Experts Criticize Anti-Fraud Plan for Medicare Prescription Drug Benefit
Some experts are criticizing CMS' plan to combat fraud in the new Medicare prescription drug benefit, saying the benefit is "too complex to monitor properly and leaves too much discretion to the industries that have fleeced government health programs in the past," the Philadelphia Inquirer reports (Pugh, Philadelphia Inquirer, 10/10). On Friday, CMS Administrator Mark McClellan announced that Medicare has contracted with eight companies trained to detect fraudulent activity -- dubbed Medicare Rx Integrity Contractors -- to look for instances of fraud or abuse and conduct investigations (Ochs, Long Island Newsday, 10/9).
Medicare has identified 33 types of financial fraud possible in the new program. These include companies overreporting the number of prescriptions filled or billing for brand-name drugs when generic drugs were actually dispensed. Other fraudulent activity includes inflating drug prices and soliciting or receiving kickbacks (Philadelphia Inquirer, 10/10). McClellan said older U.S. residents are the primary target for consumer fraud and noted that two scams related to Medicare beneficiaries already are under investigation (Miller, Atlanta Journal-Constitution, 10/8). Investigators are examining incidents in Illinois and West Virginia in which beneficiaries were approached by people claiming to represent Medicare and asking for personal information.
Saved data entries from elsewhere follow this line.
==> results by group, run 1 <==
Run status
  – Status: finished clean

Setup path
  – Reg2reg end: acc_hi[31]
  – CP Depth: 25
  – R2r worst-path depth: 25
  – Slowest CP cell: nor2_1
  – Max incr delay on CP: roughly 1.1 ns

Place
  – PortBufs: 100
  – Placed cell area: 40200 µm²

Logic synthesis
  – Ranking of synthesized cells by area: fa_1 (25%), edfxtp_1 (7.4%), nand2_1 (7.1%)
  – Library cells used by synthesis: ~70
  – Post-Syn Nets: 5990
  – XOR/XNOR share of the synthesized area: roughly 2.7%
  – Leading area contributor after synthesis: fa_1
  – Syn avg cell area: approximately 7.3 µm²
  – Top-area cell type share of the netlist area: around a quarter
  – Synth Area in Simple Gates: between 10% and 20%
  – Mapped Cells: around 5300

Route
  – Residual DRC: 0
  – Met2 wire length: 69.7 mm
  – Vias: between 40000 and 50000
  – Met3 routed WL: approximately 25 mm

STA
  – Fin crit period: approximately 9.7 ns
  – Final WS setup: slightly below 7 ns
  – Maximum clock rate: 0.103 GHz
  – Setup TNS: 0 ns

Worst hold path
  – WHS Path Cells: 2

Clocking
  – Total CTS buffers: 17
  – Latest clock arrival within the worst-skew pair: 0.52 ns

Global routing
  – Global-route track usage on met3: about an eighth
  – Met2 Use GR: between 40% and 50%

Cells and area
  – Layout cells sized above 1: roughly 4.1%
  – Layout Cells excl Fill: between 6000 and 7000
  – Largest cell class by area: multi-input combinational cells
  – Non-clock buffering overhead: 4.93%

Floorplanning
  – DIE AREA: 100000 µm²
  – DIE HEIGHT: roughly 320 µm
Background: an optimization exercise with open tools, aiming at small area, a short achievable clock period and few clock cycles per item. Do not read the settings as production practice.
Function was checked by simulation only, so behaviour that the tests miss may differ from the original.
Power is estimated from default activity; no workload was simulated.

Design onp_calc, start of the top module:
module onp_calc(
    input clk,
    input rst,
    input [3:0] in_data,
    input wr_data,
    output [31:0] result,
    output result_ready
    );
Size: roughly 140 flip-flops, roughly 40 I/O pins, ~7500 um^2 of cells after synthesis.
==> flow/config.mk <==
export PLATFORM = sky130hd
export DESIGN_NAME = onp_calc
export DESIGN_NICKNAME = onp_calc
export VERILOG_FILES = /design/flow/design.v
export SDC_FILE = /design/flow/constraint.sdc
export NUM_CORES = 4
export LEC_CHECK = 0
export CAP_MARGIN = 20
export CORE_MARGIN = 2
export CORE_UTILIZATION = 40
export CTS_BUF_LIST = sky130_fd_sc_hd__clkbuf_4 sky130_fd_sc_hd__clkbuf_8
export SLEW_MARGIN = 20
==> flow/constraint.sdc <==
create_clock -name core_clock -period 9.0 [get_ports {clk}]
set_input_delay 1.8000 -clock core_clock [delete_from_list [all_inputs] [get_ports {clk}]]
set_output_delay 1.8000 -clock core_clock [all_outputs]
set_load 0.01 [all_outputs]
standard.sh (not shown) runs the stock make flow with config.mk's settings and CLKGATE_MAP_FILE= SYNTH_SCRIPT=/design/flow/synth_recipe.tcl, a recipe that flattens the netlist after the stock synthesis.
==> flow/flow/run.sh <==
#!/bin/bash
set -euo pipefail
MARGIN=6.0
bash standard.sh synth > synth.log 2>&1
bash standard.sh SETUP_SLACK_MARGIN=$MARGIN "BUFFER_PORTS_ARGS=-buffer_cell sky130_fd_sc_hd__buf_2" finish > layout.log 2>&1
The first run finished with timing, DRC and antenna clean.
Testbench counts at the start, summed over its fixed seeds: cycles 30,450, exprs 2,400.
==> next run, changes <==
CORE_UTILIZATION = 70   (was 40)
CTS_BUF_LIST = unset   (was sky130_fd_sc_hd__clkbuf_4 sky130_fd_sc_hd__clkbuf_8)
What happened: Critical path depth is unchanged. Wire length climbs by 3.8%. Fmax decreases by 1.0%. First-iteration DRC count rises by 40%.

* * *

Another version of the RTL of onp_calc (not shown whole).
Size: about 1000 cells after synthesis, ~40 I/O pins, roughly 9000 um^2 of cells after synthesis.
## onp_calc
module onp_calc(
    input clk,
    input rst,
    input [3:0] in_data,
    input wr_data,
    output [31:0] result,
    output result_ready
    );
==> flow/config.mk <==
export PLATFORM = sky130hd
export DESIGN_NAME = onp_calc
export DESIGN_NICKNAME = onp_calc
export VERILOG_FILES = /design/flow/design.v
export SDC_FILE = /design/flow/constraint.sdc
export NUM_CORES = 4
export LEC_CHECK = 0
export CAP_MARGIN = 20
export CORE_MARGIN = 2
export CORE_UTILIZATION = 40
export SLEW_MARGIN = 70
==> flow/constraint.sdc <==
create_clock -name core_clock -period 9.0 [get_ports {clk}]
set_input_delay 1.8000 -clock core_clock [delete_from_list [all_inputs] [get_ports {clk}]]
set_output_delay 1.8000 -clock core_clock [all_outputs]
set_load 0.01 [all_outputs]
run.sh (not shown) runs the stock make flow with config.mk's settings and CLKGATE_MAP_FILE= SYNTH_SCRIPT=/design/flow/synth_recipe.tcl, a recipe that flattens the netlist after the stock synthesis.
Stock flow here: none of the scripts above is used.
The starting point completed with no timing, DRC or antenna violations.
Testbench counts at the start, summed over its fixed seeds: cycles 30,450, exprs 2,400.
Then changed:
==> flow/flow/run.sh (new file) <==
#!/bin/bash
# Standard synthesis, then the standard layout with repair_timing aiming for
# 6 ns of setup slack (the clock and constraints are the design's own).
set -euo pipefail
bash standard.sh synth > synth.log 2>&1
bash standard.sh SETUP_SLACK_MARGIN=6.0 finish > layout.log 2>&1
==> flow/standard.sh (new file) <==
#!/bin/bash
# synth_recipe.tcl (not shown) runs the flow's synth.tcl, then flattens the netlist and writes it again
# the make line also repeats each setting of config.mk as NAME=value (left out here)
make -C /OpenROAD-flow-scripts/flow DESIGN_CONFIG=/design/flow/config.mk WORK_HOME=/design/flow/orfs CLKGATE_MAP_FILE= SYNTH_SCRIPT=/design/flow/synth_recipe.tcl "${@:-finish}"
--- a/flow/config.mk
+++ b/flow/config.mk
@@ -10,2 +10,2 @@
 export CORE_UTILIZATION = 40
-export SLEW_MARGIN = 70
+export SLEW_MARGIN = 20
removed: flow/run.sh
Outcome: Fmax came out higher by roughly a tenth. Clock power falls by a few percent. Via count rose by a few percent. Worst setup slack improves by 380 ps.
Then changed:
==> flow/flow/run.sh (replaced) <==
#!/bin/bash
set -euo pipefail
bash standard.sh synth > synth.log 2>&1
bash standard.sh SETUP_SLACK_MARGIN=6.0 "BUFFER_PORTS_ARGS=-buffer_cell sky130_fd_sc_hd__buf_2" finish > layout.log 2>&1
The new run passed the timing, DRC and antenna checks.
Die area stays the same.
Via count stays flat.
Global-route usage drops by 0.36 points.
Then changed:
==> flow/run.sh (new file) <==
#!/bin/bash
# synth_recipe.tcl (not shown) runs the flow's synth.tcl, then flattens the netlist and writes it again
# the make line also repeats each setting of config.mk as NAME=value (left out here)
make -C /OpenROAD-flow-scripts/flow DESIGN_CONFIG=/design/flow/config.mk WORK_HOME=/design/flow/orfs CLKGATE_MAP_FILE= SYNTH_SCRIPT=/design/flow/synth_recipe.tcl finish
--- a/flow/config.mk
+++ b/flow/config.mk
@@ -10,2 +10,3 @@
 export CORE_UTILIZATION = 40
-export SLEW_MARGIN = 20
+export SETUP_SLACK_MARGIN = 5
+export SLEW_MARGIN = 50
removed: flow/flow/run.sh
removed: flow/standard.sh
What happened:
- hold slack got worse by 7.3 ps
- combinational power decreases by 13%
- via count came out lower by 4.5%
- sequential cell count is unchanged
- global-route usage decreases by 1.2 points
- synthesized area does not change
- setup slack got worse by 390 ps
- synthesized cell count stays the same
Then changed:
--- a/flow/config.mk
+++ b/flow/config.mk
@@ -7,2 +7,3 @@
 export LEC_CHECK = 0
+export ABC_AREA = 1
 export CAP_MARGIN = 20
@@ -10,3 +11,2 @@
 export CORE_UTILIZATION = 40
-export SETUP_SLACK_MARGIN = 5
-export SLEW_MARGIN = 50
+export SLEW_MARGIN = 20
The new run completed with no timing, DRC or antenna violations. Setup slack degrades by 58 ps. Non-clock buffer count is lower by 10. Area after synthesis rises by about 7%. Maximum frequency came out lower by 1.7%. Routed wire length increases by 9.8%. Count of clock-buffer cells in the layout is higher by 3. Clock power came out higher by about 6.6%. Cell area went up by about 6.5%.
Then changed:
--- a/flow/config.mk
+++ b/flow/config.mk
@@ -7,3 +7,2 @@
 export LEC_CHECK = 0
-export ABC_AREA = 1
 export CAP_MARGIN = 20
Effect: The new run completed with no timing, DRC or antenna violations. Sequential cell count does not change. Setup slack is worse by 200 ps. Die area decreases by a few percent. Cell area is lower by a few percent. Via count decreases by roughly a tenth.
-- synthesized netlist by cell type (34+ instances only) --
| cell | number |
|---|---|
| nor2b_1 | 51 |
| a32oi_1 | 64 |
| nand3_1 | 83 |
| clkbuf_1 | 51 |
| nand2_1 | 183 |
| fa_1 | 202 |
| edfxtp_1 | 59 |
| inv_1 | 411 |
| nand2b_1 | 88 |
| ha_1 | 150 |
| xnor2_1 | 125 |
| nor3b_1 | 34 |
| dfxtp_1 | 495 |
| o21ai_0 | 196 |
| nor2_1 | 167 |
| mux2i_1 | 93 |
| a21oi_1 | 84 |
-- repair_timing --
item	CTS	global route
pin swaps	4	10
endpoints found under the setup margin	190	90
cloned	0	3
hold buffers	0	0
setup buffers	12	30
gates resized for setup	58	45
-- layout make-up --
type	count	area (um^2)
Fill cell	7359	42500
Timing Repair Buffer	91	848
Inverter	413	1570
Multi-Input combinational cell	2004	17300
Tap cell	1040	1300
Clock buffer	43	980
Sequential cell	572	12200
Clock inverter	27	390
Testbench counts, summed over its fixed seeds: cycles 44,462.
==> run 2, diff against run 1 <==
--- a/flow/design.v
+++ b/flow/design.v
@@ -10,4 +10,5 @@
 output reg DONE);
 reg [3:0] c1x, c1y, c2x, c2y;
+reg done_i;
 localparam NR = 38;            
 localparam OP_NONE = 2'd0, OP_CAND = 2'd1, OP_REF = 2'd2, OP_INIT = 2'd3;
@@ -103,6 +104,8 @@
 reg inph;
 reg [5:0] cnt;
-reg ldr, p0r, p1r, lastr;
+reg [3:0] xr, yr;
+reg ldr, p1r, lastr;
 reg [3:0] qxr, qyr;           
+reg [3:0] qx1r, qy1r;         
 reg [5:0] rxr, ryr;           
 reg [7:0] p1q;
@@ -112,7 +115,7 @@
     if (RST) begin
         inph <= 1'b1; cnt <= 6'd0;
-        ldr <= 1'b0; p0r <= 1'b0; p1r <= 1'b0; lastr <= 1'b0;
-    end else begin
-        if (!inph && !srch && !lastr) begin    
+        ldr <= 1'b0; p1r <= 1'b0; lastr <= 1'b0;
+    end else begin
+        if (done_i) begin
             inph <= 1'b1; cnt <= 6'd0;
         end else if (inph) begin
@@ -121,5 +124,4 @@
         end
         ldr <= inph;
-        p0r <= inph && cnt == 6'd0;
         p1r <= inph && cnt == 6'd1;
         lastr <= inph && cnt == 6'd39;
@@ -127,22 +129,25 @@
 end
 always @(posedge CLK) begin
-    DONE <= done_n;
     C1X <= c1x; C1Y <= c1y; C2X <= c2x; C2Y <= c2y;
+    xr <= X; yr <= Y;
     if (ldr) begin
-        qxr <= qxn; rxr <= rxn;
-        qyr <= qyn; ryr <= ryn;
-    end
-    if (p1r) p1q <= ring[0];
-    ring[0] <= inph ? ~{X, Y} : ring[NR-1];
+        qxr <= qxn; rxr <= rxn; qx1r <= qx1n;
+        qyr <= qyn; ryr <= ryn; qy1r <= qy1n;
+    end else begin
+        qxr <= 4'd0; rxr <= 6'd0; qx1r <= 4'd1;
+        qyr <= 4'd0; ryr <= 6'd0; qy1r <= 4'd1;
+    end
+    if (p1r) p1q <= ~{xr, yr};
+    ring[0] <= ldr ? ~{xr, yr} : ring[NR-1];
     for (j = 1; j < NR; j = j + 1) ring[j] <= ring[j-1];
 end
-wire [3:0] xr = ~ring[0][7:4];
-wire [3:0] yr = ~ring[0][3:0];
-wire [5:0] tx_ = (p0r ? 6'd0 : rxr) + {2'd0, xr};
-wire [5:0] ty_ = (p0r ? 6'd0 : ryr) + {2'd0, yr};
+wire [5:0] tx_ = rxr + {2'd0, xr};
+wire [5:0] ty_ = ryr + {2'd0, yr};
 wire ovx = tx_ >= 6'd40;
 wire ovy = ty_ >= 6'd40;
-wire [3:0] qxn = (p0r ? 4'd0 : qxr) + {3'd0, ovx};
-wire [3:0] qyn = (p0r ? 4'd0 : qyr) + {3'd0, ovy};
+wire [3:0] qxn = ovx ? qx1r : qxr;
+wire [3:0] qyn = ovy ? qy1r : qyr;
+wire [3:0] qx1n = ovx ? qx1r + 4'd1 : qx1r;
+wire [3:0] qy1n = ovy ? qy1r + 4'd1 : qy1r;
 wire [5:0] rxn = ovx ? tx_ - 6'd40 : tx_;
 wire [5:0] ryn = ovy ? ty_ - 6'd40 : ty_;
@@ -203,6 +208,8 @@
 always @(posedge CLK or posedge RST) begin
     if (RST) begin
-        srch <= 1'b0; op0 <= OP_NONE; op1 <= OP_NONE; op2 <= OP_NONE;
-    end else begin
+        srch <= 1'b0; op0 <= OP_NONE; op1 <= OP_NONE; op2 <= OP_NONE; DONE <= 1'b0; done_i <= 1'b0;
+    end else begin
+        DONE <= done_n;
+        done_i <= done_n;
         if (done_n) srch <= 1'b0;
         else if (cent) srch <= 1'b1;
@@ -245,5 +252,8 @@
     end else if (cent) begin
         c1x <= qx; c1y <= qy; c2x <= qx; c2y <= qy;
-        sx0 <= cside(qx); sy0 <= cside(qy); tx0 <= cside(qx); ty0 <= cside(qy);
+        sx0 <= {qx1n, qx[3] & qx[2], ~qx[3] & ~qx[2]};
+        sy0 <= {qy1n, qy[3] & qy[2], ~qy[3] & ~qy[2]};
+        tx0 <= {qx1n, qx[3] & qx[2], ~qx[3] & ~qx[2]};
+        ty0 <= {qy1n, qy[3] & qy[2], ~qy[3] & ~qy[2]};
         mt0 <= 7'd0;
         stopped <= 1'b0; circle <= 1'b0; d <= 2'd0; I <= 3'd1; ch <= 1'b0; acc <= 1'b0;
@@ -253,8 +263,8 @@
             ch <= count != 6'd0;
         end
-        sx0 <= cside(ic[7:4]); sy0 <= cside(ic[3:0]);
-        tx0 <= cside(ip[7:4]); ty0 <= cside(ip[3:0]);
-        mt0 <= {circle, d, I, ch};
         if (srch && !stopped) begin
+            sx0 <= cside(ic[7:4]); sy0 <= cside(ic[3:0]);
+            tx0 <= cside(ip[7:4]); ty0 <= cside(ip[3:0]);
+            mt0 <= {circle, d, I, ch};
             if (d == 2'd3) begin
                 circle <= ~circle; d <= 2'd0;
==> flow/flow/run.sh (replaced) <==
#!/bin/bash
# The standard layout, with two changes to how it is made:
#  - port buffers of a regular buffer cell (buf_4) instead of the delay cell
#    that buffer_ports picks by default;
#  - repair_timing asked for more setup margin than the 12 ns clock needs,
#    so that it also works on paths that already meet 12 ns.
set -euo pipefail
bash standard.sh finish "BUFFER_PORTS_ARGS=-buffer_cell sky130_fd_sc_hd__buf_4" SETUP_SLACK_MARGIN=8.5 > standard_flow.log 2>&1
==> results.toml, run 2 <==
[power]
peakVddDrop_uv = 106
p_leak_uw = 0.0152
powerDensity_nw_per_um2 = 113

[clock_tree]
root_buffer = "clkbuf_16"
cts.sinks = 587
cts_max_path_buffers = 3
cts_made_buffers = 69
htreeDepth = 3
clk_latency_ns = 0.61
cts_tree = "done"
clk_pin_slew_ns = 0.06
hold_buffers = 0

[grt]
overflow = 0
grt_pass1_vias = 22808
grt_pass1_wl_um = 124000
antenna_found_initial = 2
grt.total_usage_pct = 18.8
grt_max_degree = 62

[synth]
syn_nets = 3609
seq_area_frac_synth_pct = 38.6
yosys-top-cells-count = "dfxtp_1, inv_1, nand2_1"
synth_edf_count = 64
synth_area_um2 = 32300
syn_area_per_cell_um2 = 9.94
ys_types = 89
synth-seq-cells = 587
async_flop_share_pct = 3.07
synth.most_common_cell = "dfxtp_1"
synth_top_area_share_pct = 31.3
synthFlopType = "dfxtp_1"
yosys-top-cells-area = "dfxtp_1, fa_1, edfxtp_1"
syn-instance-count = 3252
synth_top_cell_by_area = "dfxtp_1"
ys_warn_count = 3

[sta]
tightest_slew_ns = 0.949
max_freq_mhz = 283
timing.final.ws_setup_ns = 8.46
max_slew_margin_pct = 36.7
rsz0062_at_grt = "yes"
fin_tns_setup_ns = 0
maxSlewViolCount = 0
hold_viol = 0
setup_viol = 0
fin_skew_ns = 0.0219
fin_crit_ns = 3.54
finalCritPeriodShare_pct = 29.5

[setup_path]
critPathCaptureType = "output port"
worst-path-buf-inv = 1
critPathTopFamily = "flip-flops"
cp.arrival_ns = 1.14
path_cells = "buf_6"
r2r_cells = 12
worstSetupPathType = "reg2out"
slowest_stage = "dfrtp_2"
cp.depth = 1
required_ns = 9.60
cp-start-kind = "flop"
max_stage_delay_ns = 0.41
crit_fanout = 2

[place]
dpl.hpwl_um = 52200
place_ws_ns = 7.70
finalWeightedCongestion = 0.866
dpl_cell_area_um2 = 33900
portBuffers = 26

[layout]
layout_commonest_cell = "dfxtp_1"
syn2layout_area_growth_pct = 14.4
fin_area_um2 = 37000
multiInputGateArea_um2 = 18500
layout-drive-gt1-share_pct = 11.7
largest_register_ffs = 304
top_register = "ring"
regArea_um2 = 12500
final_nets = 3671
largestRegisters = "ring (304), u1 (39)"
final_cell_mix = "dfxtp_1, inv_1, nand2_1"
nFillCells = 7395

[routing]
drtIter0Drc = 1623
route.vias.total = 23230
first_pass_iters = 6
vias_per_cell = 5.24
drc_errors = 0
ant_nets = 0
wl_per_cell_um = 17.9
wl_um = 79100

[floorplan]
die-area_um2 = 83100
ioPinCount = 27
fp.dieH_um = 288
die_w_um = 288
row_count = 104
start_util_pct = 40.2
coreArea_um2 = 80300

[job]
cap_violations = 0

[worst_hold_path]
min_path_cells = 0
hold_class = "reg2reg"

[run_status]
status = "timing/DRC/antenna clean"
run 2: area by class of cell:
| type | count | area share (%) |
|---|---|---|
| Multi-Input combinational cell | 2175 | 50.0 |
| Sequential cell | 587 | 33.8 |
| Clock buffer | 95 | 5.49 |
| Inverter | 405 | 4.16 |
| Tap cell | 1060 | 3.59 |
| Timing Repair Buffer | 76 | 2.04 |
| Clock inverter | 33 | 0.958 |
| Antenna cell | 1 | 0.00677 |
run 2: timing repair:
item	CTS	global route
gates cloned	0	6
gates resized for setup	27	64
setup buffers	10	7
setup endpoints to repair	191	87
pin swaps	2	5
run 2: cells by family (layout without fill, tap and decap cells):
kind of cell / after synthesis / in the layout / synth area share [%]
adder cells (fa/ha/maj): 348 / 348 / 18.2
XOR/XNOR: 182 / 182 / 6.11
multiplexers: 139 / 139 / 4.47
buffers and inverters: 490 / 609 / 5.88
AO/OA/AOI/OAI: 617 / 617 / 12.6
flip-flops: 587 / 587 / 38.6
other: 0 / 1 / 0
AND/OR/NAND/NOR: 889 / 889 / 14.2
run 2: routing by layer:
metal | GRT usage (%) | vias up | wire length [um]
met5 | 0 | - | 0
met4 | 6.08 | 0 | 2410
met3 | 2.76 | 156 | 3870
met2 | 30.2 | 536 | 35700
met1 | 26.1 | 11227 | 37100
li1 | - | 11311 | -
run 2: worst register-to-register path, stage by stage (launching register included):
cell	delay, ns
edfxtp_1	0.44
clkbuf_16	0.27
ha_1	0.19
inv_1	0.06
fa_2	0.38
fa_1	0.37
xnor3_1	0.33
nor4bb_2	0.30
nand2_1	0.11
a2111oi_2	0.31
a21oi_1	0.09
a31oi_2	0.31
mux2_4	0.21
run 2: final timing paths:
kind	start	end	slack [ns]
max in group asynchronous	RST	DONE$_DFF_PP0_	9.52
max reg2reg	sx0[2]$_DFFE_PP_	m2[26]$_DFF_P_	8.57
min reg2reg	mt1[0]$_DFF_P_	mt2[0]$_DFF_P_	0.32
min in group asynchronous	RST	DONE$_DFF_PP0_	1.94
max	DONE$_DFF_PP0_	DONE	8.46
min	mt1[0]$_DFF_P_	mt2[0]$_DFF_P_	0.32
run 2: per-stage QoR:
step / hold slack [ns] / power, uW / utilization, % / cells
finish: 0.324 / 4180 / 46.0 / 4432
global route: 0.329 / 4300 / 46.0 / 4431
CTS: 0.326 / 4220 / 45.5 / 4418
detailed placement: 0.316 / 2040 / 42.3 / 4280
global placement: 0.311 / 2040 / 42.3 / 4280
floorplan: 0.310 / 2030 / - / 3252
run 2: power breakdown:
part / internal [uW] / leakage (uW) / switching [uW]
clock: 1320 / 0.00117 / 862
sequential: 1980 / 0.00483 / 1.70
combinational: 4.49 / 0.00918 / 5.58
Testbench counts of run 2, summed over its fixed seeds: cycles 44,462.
McClellan noted the schemes affected only a few individuals (Long Island Newsday, 10/9). He said Medicare officials will work with the companies to detect fraud and coordinate efforts with providers, the HHS Office of Inspector General, and the FBI and other agencies (CQ HealthBeat, 10/7).
Some experts say "rampant abuses are inevitable, in part because of the benefit's complexity, but also because" private companies will administer the benefit, the Inquirer reports.
"Because the program has so many different plans, there's going to be millions of transactions and they're not going to be centralized in any meaningful or auditable way," Alex Sugerman-Brozan, director of the Prescription Access Litigation Project, said. He added, "That means some of these abuses may be hard to detect at least until they've been going on for several years" (Philadelphia Inquirer, 10/10).